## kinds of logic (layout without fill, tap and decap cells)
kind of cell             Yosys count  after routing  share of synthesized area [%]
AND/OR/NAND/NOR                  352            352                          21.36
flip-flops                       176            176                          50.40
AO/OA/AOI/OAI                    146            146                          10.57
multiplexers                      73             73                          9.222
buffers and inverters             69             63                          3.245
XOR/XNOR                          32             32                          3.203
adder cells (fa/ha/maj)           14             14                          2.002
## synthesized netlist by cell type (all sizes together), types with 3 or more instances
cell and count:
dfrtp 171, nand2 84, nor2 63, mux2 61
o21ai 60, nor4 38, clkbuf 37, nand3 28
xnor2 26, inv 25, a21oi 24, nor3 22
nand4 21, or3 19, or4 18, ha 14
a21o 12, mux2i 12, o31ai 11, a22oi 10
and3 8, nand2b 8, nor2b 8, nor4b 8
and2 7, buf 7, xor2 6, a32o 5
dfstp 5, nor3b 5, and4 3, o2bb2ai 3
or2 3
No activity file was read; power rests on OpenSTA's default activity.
$ cat src/fan_health_pkg.sv
// Shared constants and types for the fan health and domain state block.
package fan_health_pkg;
    localparam int unsigned NUM_FANS       = 8;
    localparam int unsigned NUM_DOMAINS    = 4;
    localparam int unsigned NUM_GROUPS     = 2;
    localparam int unsigned NUM_PSU        = 2;
    localparam int unsigned NUM_TEMPS      = 8;
    localparam int unsigned NUM_MARGINS    = 4;
    localparam int unsigned COUNT_W        = 16;
    localparam int unsigned DUTY_W         = 8;
    localparam int unsigned MARGIN_W       = 8;

    localparam int unsigned CLOCK_MHZ      = 250;
    localparam int unsigned WINDOW_US      = 1000;
    localparam int unsigned WINDOW_CYCLES  = WINDOW_US * CLOCK_MHZ;
    localparam int unsigned GATE_MS        = 100;
    localparam int unsigned GATE_CYCLES    = GATE_MS * 1000 * CLOCK_MHZ;
    localparam int unsigned POLL_US        = 10000;
    localparam int unsigned POLL_CYCLES    = POLL_US * CLOCK_MHZ;

    localparam logic [COUNT_W-1:0] COUNT_RESET = 16'h0000;
    localparam logic [DUTY_W-1:0]  DUTY_OFF    = 8'h00;

    typedef enum logic [1:0] {
        DOM_SLEEP,
        DOM_NOMINAL,
        DOM_BOOST
    } domain_state_t;
endpackage

$ cat src/fan_tach_counter.sv
// Counts tachometer pulses of one fan over a fixed sampling window.
module fan_tach_counter (
    // Clock and reset.
    input  wire logic                                  clock,
    input  wire logic                                  resetn,
    // Synchronised tach level and window strobe.
    input  wire logic                                  tach,
    input  wire logic                                  window_end,
    // Count of the window just closed.
    output logic [fan_health_pkg::COUNT_W-1:0]         count,
    output logic                                       count_valid
);
    logic                                  tach_last_reg,  tach_last_next;
    logic [fan_health_pkg::COUNT_W-1:0]    acc_reg,        acc_next;
    logic [fan_health_pkg::COUNT_W-1:0]    count_reg,      count_next;
    logic                                  valid_reg,      valid_next;

    always_comb begin
        tach_last_next = tach;
        acc_next       = acc_reg;
        count_next     = count_reg;
        valid_next     = 1'b0;
        if (tach && !tach_last_reg && acc_reg != '1) begin
            acc_next = acc_reg + 16'h0001;
        end
        if (window_end) begin
            count_next = acc_next;
            acc_next   = fan_health_pkg::COUNT_RESET;
            valid_next = 1'b1;
        end
    end

    always_ff @(posedge clock or negedge resetn) begin
        if (!resetn) begin
            tach_last_reg <= 1'b0;
            acc_reg       <= fan_health_pkg::COUNT_RESET;
            count_reg     <= fan_health_pkg::COUNT_RESET;
            valid_reg     <= 1'b0;
        end else begin
            tach_last_reg <= tach_last_next;
            acc_reg       <= acc_next;
            count_reg     <= count_next;
            valid_reg     <= valid_next;
        end
    end

    assign count       = count_reg;
    assign count_valid = valid_reg;
endmodule

$ cat src/psu_fan_monitor.sv
// Latches power-supply fan failures reported by the PMBus poller.
module psu_fan_monitor (
    // Clock and reset.
    input  wire logic                                  clock,
    input  wire logic                                  resetn,
    // Re-arm sources.
    input  wire logic                                  system_rearm,
    input  wire logic [fan_health_pkg::NUM_PSU-1:0]    psu_present,
    // Poll answers.
    input  wire logic                                  status_valid,
    input  wire logic [fan_health_pkg::NUM_PSU-1:0]    status_fail,
    // Latched state and events.
    output logic [fan_health_pkg::NUM_PSU-1:0]         degraded,
    output logic [fan_health_pkg::NUM_PSU-1:0]         assert_event,
    output logic [fan_health_pkg::NUM_PSU-1:0]         deassert_event
);
    logic [fan_health_pkg::NUM_PSU-1:0] deg_reg,     deg_next;
    logic [fan_health_pkg::NUM_PSU-1:0] armed_reg,   armed_next;
    logic [fan_health_pkg::NUM_PSU-1:0] pres_reg,    pres_next;
    logic [fan_health_pkg::NUM_PSU-1:0] asev_reg,    asev_next;
    logic [fan_health_pkg::NUM_PSU-1:0] dsev_reg,    dsev_next;

    always_comb begin
        deg_next   = deg_reg;
        armed_next = armed_reg;
        pres_next  = psu_present;
        asev_next  = '0;
        dsev_next  = '0;
        for (int i = 0; i < fan_health_pkg::NUM_PSU; i++) begin
            // A removed and replaced supply re-arms its sensor.
            if (system_rearm || (psu_present[i] && !pres_reg[i])) begin
                armed_next[i] = 1'b1;
            end
            if (status_valid && psu_present[i]) begin
                if (status_fail[i] && !deg_reg[i]) begin
                    deg_next[i]   = 1'b1;
                    asev_next[i]  = 1'b1;
                end else if (!status_fail[i] && deg_reg[i] && armed_next[i]) begin
                    deg_next[i]   = 1'b0;
                    dsev_next[i]  = 1'b1;
                end
                armed_next[i] = 1'b0;
            end
        end
    end

    always_ff @(posedge clock or negedge resetn) begin
        if (!resetn) begin
            deg_reg   <= '0;
            armed_reg <= '1;
            pres_reg  <= '0;
            asev_reg  <= '0;
            dsev_reg  <= '0;
        end else begin
            deg_reg   <= deg_next;
            armed_reg <= armed_next;
            pres_reg  <= pres_next;
            asev_reg  <= asev_next;
            dsev_reg  <= dsev_next;
        end
    end

    assign degraded       = deg_reg;
    assign assert_event   = asev_reg;
    assign deassert_event = dsev_reg;
endmodule

$ cat src/fan_health_and_domain_state.sv
// Fan failure latching, presence, redundancy, fans-off and per-domain state selection.
module fan_health_and_domain_state #(
    parameter int unsigned WINDOW_CYCLES = fan_health_pkg::WINDOW_CYCLES,
    parameter int unsigned GATE_CYCLES   = fan_health_pkg::GATE_CYCLES,
    parameter int unsigned POLL_CYCLES   = fan_health_pkg::POLL_CYCLES
) (
    // Clock and reset.
    input  wire logic                                                    clock,
    input  wire logic                                                    resetn,
    // Fan pins.
    input  wire logic [fan_health_pkg::NUM_FANS-1:0]                     fan_tach,
    input  wire logic [fan_health_pkg::NUM_FANS-1:0]                     fan_present_n,
    // Fan configuration.
    input  wire logic [fan_health_pkg::NUM_FANS-1:0]                     fan_hot_swap,
    input  wire logic [fan_health_pkg::NUM_FANS*fan_health_pkg::COUNT_W-1:0] fan_lower_critical,
    input  wire logic [fan_health_pkg::NUM_DOMAINS*fan_health_pkg::NUM_FANS-1:0] domain_fan_map,
    input  wire logic [fan_health_pkg::NUM_DOMAINS*fan_health_pkg::NUM_TEMPS-1:0] domain_temp_map,
    input  wire logic [fan_health_pkg::NUM_GROUPS*fan_health_pkg::NUM_FANS-1:0] group_fan_map,
    input  wire logic [fan_health_pkg::NUM_GROUPS*4-1:0]                 group_min_healthy,
    // Domain speed configuration.
    input  wire logic [fan_health_pkg::NUM_DOMAINS*fan_health_pkg::DUTY_W-1:0] domain_boost_duty,
    input  wire logic [fan_health_pkg::NUM_DOMAINS*fan_health_pkg::DUTY_W-1:0] domain_sleep_duty,
    input  wire logic [fan_health_pkg::NUM_DOMAINS-1:0]                  domain_sleep_req,
    input  wire logic [fan_health_pkg::NUM_DOMAINS*fan_health_pkg::DUTY_W-1:0] domain_nominal_duty,
    // System status.
    input  wire logic                                                    system_rearm,
    input  wire logic                                                    main_power_on,
    input  wire logic                                                    fw_update_mode,
    input  wire logic                                                    fw_corrupted,
    input  wire logic [fan_health_pkg::NUM_TEMPS-1:0]                    temp_critical,
    // Fans-off control.
    input  wire logic                                                    fans_off_enable_set,
    input  wire logic                                                    fans_off_enable_clear,
    input  wire logic [fan_health_pkg::NUM_MARGINS*fan_health_pkg::MARGIN_W-1:0] margin_reading,
    input  wire logic [fan_health_pkg::MARGIN_W-1:0]                     margin_threshold,
    // Power supply poll.
    input  wire logic [fan_health_pkg::NUM_PSU-1:0]                      psu_present,
    input  wire logic                                                    psu_status_valid,
    input  wire logic [fan_health_pkg::NUM_PSU-1:0]                      psu_status_fail,
    output logic                                                         psu_poll_req,
    // Fan sensor state.
    output logic [fan_health_pkg::NUM_FANS*fan_health_pkg::COUNT_W-1:0]  fan_reading,
    output logic [fan_health_pkg::NUM_FANS-1:0]                          fan_reading_unavailable,
    output logic [fan_health_pkg::NUM_FANS-1:0]                          fan_failed,
    output logic [fan_health_pkg::NUM_FANS-1:0]                          fan_fail_assert_event,
    output logic [fan_health_pkg::NUM_FANS-1:0]                          fan_fail_deassert_event,
    output logic [fan_health_pkg::NUM_FANS-1:0]                          fan_presence_event,
    // Redundancy sensors.
    output logic [fan_health_pkg::NUM_GROUPS-1:0]                        group_redundant,
    output logic [fan_health_pkg::NUM_GROUPS-1:0]                        redundancy_lost_event,
    output logic [fan_health_pkg::NUM_GROUPS-1:0]                        redundancy_regained_event,
    // Supply fan sensors.
    output logic [fan_health_pkg::NUM_PSU-1:0]                           psu_fan_degraded,
    output logic [fan_health_pkg::NUM_PSU-1:0]                           psu_fan_assert_event,
    output logic [fan_health_pkg::NUM_PSU-1:0]                           psu_fan_deassert_event,
    // Domain outputs.
    output logic                                                         fans_off_enabled,
    output logic                                                         fans_off_active,
    output logic [fan_health_pkg::NUM_DOMAINS*2-1:0]                     domain_state,
    output logic [fan_health_pkg::NUM_DOMAINS*fan_health_pkg::DUTY_W-1:0] domain_duty
);
    localparam int unsigned NF = fan_health_pkg::NUM_FANS;
    localparam int unsigned ND = fan_health_pkg::NUM_DOMAINS;
    localparam int unsigned NG = fan_health_pkg::NUM_GROUPS;
    localparam int unsigned CW = fan_health_pkg::COUNT_W;
    localparam int unsigned DW = fan_health_pkg::DUTY_W;
    // Counts the members of a mask that are set.
    function automatic logic [3:0] ones(input logic [NF-1:0] v);
        logic [3:0] n;
        n = 4'h0;
        for (int i = 0; i < NF; i++) begin
            n = n + {3'h0, v[i]};
        end
        return n;
    endfunction
    // Pin synchronisers; settle_reg tells when the presence pair holds real pin levels.
    logic [NF-1:0] tach_s1_reg, tach_s2_reg, pres_s1_reg, pres_s2_reg;
    logic [1:0]    settle_reg;
    always_ff @(posedge clock or negedge resetn) begin
        if (!resetn) begin
            tach_s1_reg <= '0;
            tach_s2_reg <= '0;
            pres_s1_reg <= '0;
            pres_s2_reg <= '0;
            settle_reg  <= 2'h0;
        end else begin
            tach_s1_reg <= fan_tach;
            tach_s2_reg <= tach_s1_reg;
            pres_s1_reg <= ~fan_present_n;
            pres_s2_reg <= pres_s1_reg;
            settle_reg  <= {settle_reg[0], 1'b1};
        end
    end
    // Window and supply poll timers.
    logic [31:0] win_cnt_reg,  win_cnt_next;
    logic [31:0] poll_cnt_reg, poll_cnt_next;
    logic        win_end_reg,  win_end_next;
    logic        poll_reg,     poll_next;
    always_comb begin
        win_end_next  = (win_cnt_reg == 32'(WINDOW_CYCLES - 1));
        win_cnt_next  = win_end_next ? 32'h0000_0000 : win_cnt_reg + 32'h0000_0001;
        poll_next     = (poll_cnt_reg == 32'(POLL_CYCLES - 1));
        poll_cnt_next = poll_next ? 32'h0000_0000 : poll_cnt_reg + 32'h0000_0001;
    end
    always_ff @(posedge clock or negedge resetn) begin
        if (!resetn) begin
            win_cnt_reg  <= '0;
            poll_cnt_reg <= '0;
            win_end_reg  <= 1'b0;
            poll_reg     <= 1'b0;
        end else begin
            win_cnt_reg  <= win_cnt_next;
            poll_cnt_reg <= poll_cnt_next;
            win_end_reg  <= win_end_next;
            poll_reg     <= poll_next;
        end
    end

    // Per-fan tach counting.
    logic [NF*CW-1:0] count_w;
    logic [NF-1:0]    count_valid_w;
    for (genvar g = 0; g < NF; g++) begin : g_tach
        fan_tach_counter u_cnt (
            .clock       (clock),
            .resetn      (resetn),
            .tach        (tach_s2_reg[g]),
            .window_end  (win_end_reg),
            .count       (count_w[g*CW +: CW]),
            .count_valid (count_valid_w[g])
        );
    end
    // Fans-off mode.
    logic       fo_en_reg,  fo_en_next;
    logic       fo_act_reg, fo_act_next;
    always_comb begin
        // A set in the same cycle as a clear wins.
        fo_en_next = fans_off_enable_set || (fo_en_reg && !fans_off_enable_clear);
        fo_act_next = 1'b0;
        for (int m = 0; m < fan_health_pkg::NUM_MARGINS; m++) begin
            if (margin_reading[m*fan_health_pkg::MARGIN_W +: fan_health_pkg::MARGIN_W] < margin_threshold) begin
                fo_act_next = fo_en_reg;
            end
        end
    end
    // Fan sensors: readings, latched failures, presence.
    logic [NF*CW-1:0] rd_reg,    rd_next;
    logic [NF-1:0]    unav_reg,  unav_next;
    logic [NF-1:0]    fail_reg,  fail_next;
    logic [NF-1:0]    armed_reg, armed_next;
    logic [NF-1:0]    pres_reg,  pres_next;
    logic [NF-1:0]    pres_ok_reg, pres_ok_next;
    logic [NF-1:0]    fa_reg, fa_next, fd_reg, fd_next, pe_reg, pe_next;
    logic [NF-1:0]    miss_reg,  miss_next;
    logic [NF*32-1:0] low_cnt_reg, low_cnt_next;
    always_comb begin
        rd_next      = rd_reg;
        unav_next    = unav_reg;
        fail_next    = fail_reg;
        armed_next   = armed_reg;
        pres_next    = pres_s2_reg;
        pres_ok_next = pres_ok_reg | {NF{main_power_on && settle_reg[1]}};
        fa_next      = '0;
        fd_next      = '0;
        pe_next      = '0;
        miss_next    = miss_reg;
        low_cnt_next = low_cnt_reg;
        for (int f = 0; f < NF; f++) begin
            armed_next[f] = armed_reg[f] || system_rearm;
            if (pres_s2_reg[f] != pres_reg[f] && fan_hot_swap[f]) begin
                armed_next[f] = 1'b1;
                pe_next[f]    = pres_ok_reg[f];
            end
            // Removal is not seen while the fans are stopped, nor before the pins have settled.
            if (!fo_act_reg && settle_reg[1]) begin
                miss_next[f] = fan_hot_swap[f] && !pres_s2_reg[f];
            end
            if (fo_act_reg || miss_next[f]) begin
                unav_next[f] = 1'b1;
            end else if (count_valid_w[f]) begin
                unav_next[f] = 1'b0;
                rd_next[f*CW +: CW] = count_w[f*CW +: CW];
                if (count_w[f*CW +: CW] < fan_lower_critical[f*CW +: CW]) begin
                    // Only a slow reading that outlasts the gated-power outage is a failure.
                    low_cnt_next[f*32 +: 32] = low_cnt_reg[f*32 +: 32] + 32'(WINDOW_CYCLES);
                    if (low_cnt_next[f*32 +: 32] > 32'(GATE_CYCLES) && !fail_reg[f]) begin
                        fail_next[f] = 1'b1;
                        fa_next[f]   = 1'b1;
                    end
                end else begin
                    low_cnt_next[f*32 +: 32] = '0;
                    if (fail_reg[f] && armed_next[f]) begin
                        fail_next[f] = 1'b0;
                        fd_next[f]   = 1'b1;
                    end
                end
                armed_next[f] = 1'b0;
            end
        end
    end
    always_ff @(posedge clock or negedge resetn) begin
        if (!resetn) begin
            fo_en_reg   <= 1'b0;
            fo_act_reg  <= 1'b0;
            rd_reg      <= '0;
            unav_reg    <= '1;
            fail_reg    <= '0;
            armed_reg   <= '1;
            pres_reg    <= '0;
            pres_ok_reg <= '0;
            fa_reg      <= '0;
            fd_reg      <= '0;
            pe_reg      <= '0;
            miss_reg    <= '0;
            low_cnt_reg <= '0;
        end else begin
            fo_en_reg   <= fo_en_next;
            fo_act_reg  <= fo_act_next;
            rd_reg      <= rd_next;
            unav_reg    <= unav_next;
            fail_reg    <= fail_next;
            armed_reg   <= armed_next;
            pres_reg    <= pres_next;
            pres_ok_reg <= pres_ok_next;
            fa_reg      <= fa_next;
            fd_reg      <= fd_next;
            pe_reg      <= pe_next;
            miss_reg    <= miss_next;
            low_cnt_reg <= low_cnt_next;
        end
    end
    // Redundancy sensors and domain state.
    logic [NG-1:0]    red_reg, red_next, rl_reg, rl_next, rg_reg, rg_next;
    logic [ND*2-1:0]  st_reg,  st_next;
    logic [ND*DW-1:0] duty_reg, duty_next;
    logic [NF-1:0]    bad;
    fan_health_pkg::domain_state_t st;
    always_comb begin
        bad       = fail_reg | miss_reg;
        red_next  = red_reg;
        rl_next   = '0;
        rg_next   = '0;
        st_next   = st_reg;
        duty_next = duty_reg;
        st        = fan_health_pkg::DOM_NOMINAL;
        for (int r = 0; r < NG; r++) begin
            red_next[r] = ones(group_fan_map[r*NF +: NF] & ~bad) >= group_min_healthy[r*4 +: 4];
            rl_next[r]  = red_reg[r] && !red_next[r];
            rg_next[r]  = !red_reg[r] && red_next[r];
        end
        for (int d = 0; d < ND; d++) begin
            if (fw_update_mode || fw_corrupted
                || |(domain_fan_map[d*NF +: NF] & bad)
                || |(domain_temp_map[d*fan_health_pkg::NUM_TEMPS +: fan_health_pkg::NUM_TEMPS] & temp_critical)) begin
                st = fan_health_pkg::DOM_BOOST;
                duty_next[d*DW +: DW] = domain_boost_duty[d*DW +: DW];
            end else if (fo_act_reg) begin
                st = fan_health_pkg::DOM_NOMINAL;
                duty_next[d*DW +: DW] = fan_health_pkg::DUTY_OFF;
            end else if (domain_sleep_req[d]) begin
                st = fan_health_pkg::DOM_SLEEP;
                duty_next[d*DW +: DW] = domain_sleep_duty[d*DW +: DW];
            end else begin
                st = fan_health_pkg::DOM_NOMINAL;
                duty_next[d*DW +: DW] = domain_nominal_duty[d*DW +: DW];
            end
            st_next[d*2 +: 2] = st;
        end
    end
    always_ff @(posedge clock or negedge resetn) begin
        if (!resetn) begin
            red_reg  <= '1;
            rl_reg   <= '0;
            rg_reg   <= '0;
            st_reg   <= '0;
            duty_reg <= '0;
        end else begin
            red_reg  <= red_next;
            rl_reg   <= rl_next;
            rg_reg   <= rg_next;
            st_reg   <= st_next;
            duty_reg <= duty_next;
        end
    end
    psu_fan_monitor u_psu (
        .clock          (clock),
        .resetn         (resetn),
        .system_rearm   (system_rearm),
        .psu_present    (psu_present),
        .status_valid   (psu_status_valid),
        .status_fail    (psu_status_fail),
        .degraded       (psu_fan_degraded),
        .assert_event   (psu_fan_assert_event),
        .deassert_event (psu_fan_deassert_event)
    );

    assign psu_poll_req              = poll_reg;
    assign fan_reading               = rd_reg;
    assign fan_reading_unavailable   = unav_reg;
    assign fan_failed                = fail_reg;
    assign fan_fail_assert_event     = fa_reg;
    assign fan_fail_deassert_event   = fd_reg;
    assign fan_presence_event        = pe_reg;
    assign group_redundant           = red_reg;
    assign redundancy_lost_event     = rl_reg;
    assign redundancy_regained_event = rg_reg;
    assign fans_off_enabled          = fo_en_reg;
    assign fans_off_active           = fo_act_reg;
    assign domain_state              = st_reg;
    assign domain_duty               = duty_reg;
endmodule

$ cat config.mk
export PLATFORM = sky130hd
export DESIGN_NAME = fan_health_and_domain_state
export DESIGN_NICKNAME = d
export VERILOG_FILES = /design/src/fan_health_pkg.sv /design/src/fan_tach_counter.sv /design/src/psu_fan_monitor.sv /design/src/fan_health_and_domain_state.sv
export SDC_FILE = /design/constraint.sdc
export NUM_CORES = 2
export LEC_CHECK = 0
export BUFFER_PORTS_ARGS = -buffer_cell sky130_fd_sc_hd__buf_2
export CORE_UTILIZATION = 45
export CTS_BUF_LIST = sky130_fd_sc_hd__clkbuf_16
export DETAILED_ROUTE_END_ITERATION = 10
export PLACE_DENSITY = 0.73
export SYNTH_ARGS = -nofsm -noshare
export SYNTH_HDL_FRONTEND = slang
export SYNTH_HIERARCHICAL = 1
export SYNTH_SLANG_ARGS = --single-unit
$ cat constraint.sdc
create_clock -name clock -period 5 [get_ports clock]
set_input_delay 0.25 -clock clock [delete_from_list [all_inputs] [get_ports clock]]
set_output_delay 0.25 -clock clock [all_outputs]
set_load 0.02 [all_outputs]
◆ ◆ ◆ ◆
* _Try it_
The exact lines of the material above starting at the one that contains "if (!fo_act_reg &&" and ending at the one that contains "low_cnt_next[f*32 +: 32] = '0;" are what to retype; leave out everything else.

* _Exercise output_
            if (!fo_act_reg && settle_reg[1]) begin
                miss_next[f] = fan_hot_swap[f] && !pres_s2_reg[f];
            end
            if (fo_act_reg || miss_next[f]) begin
                unav_next[f] = 1'b1;
            end else if (count_valid_w[f]) begin
                unav_next[f] = 1'b0;
                rd_next[f*CW +: CW] = count_w[f*CW +: CW];
                if (count_w[f*CW +: CW] < fan_lower_critical[f*CW +: CW]) begin
                    // Only a slow reading that outlasts the gated-power outage is a failure.
                    low_cnt_next[f*32 +: 32] = low_cnt_reg[f*32 +: 32] + 32'(WINDOW_CYCLES);
                    if (low_cnt_next[f*32 +: 32] > 32'(GATE_CYCLES) && !fail_reg[f]) begin
                        fail_next[f] = 1'b1;
                        fa_next[f]   = 1'b1;
                    end
                end else begin
                    low_cnt_next[f*32 +: 32] = '0;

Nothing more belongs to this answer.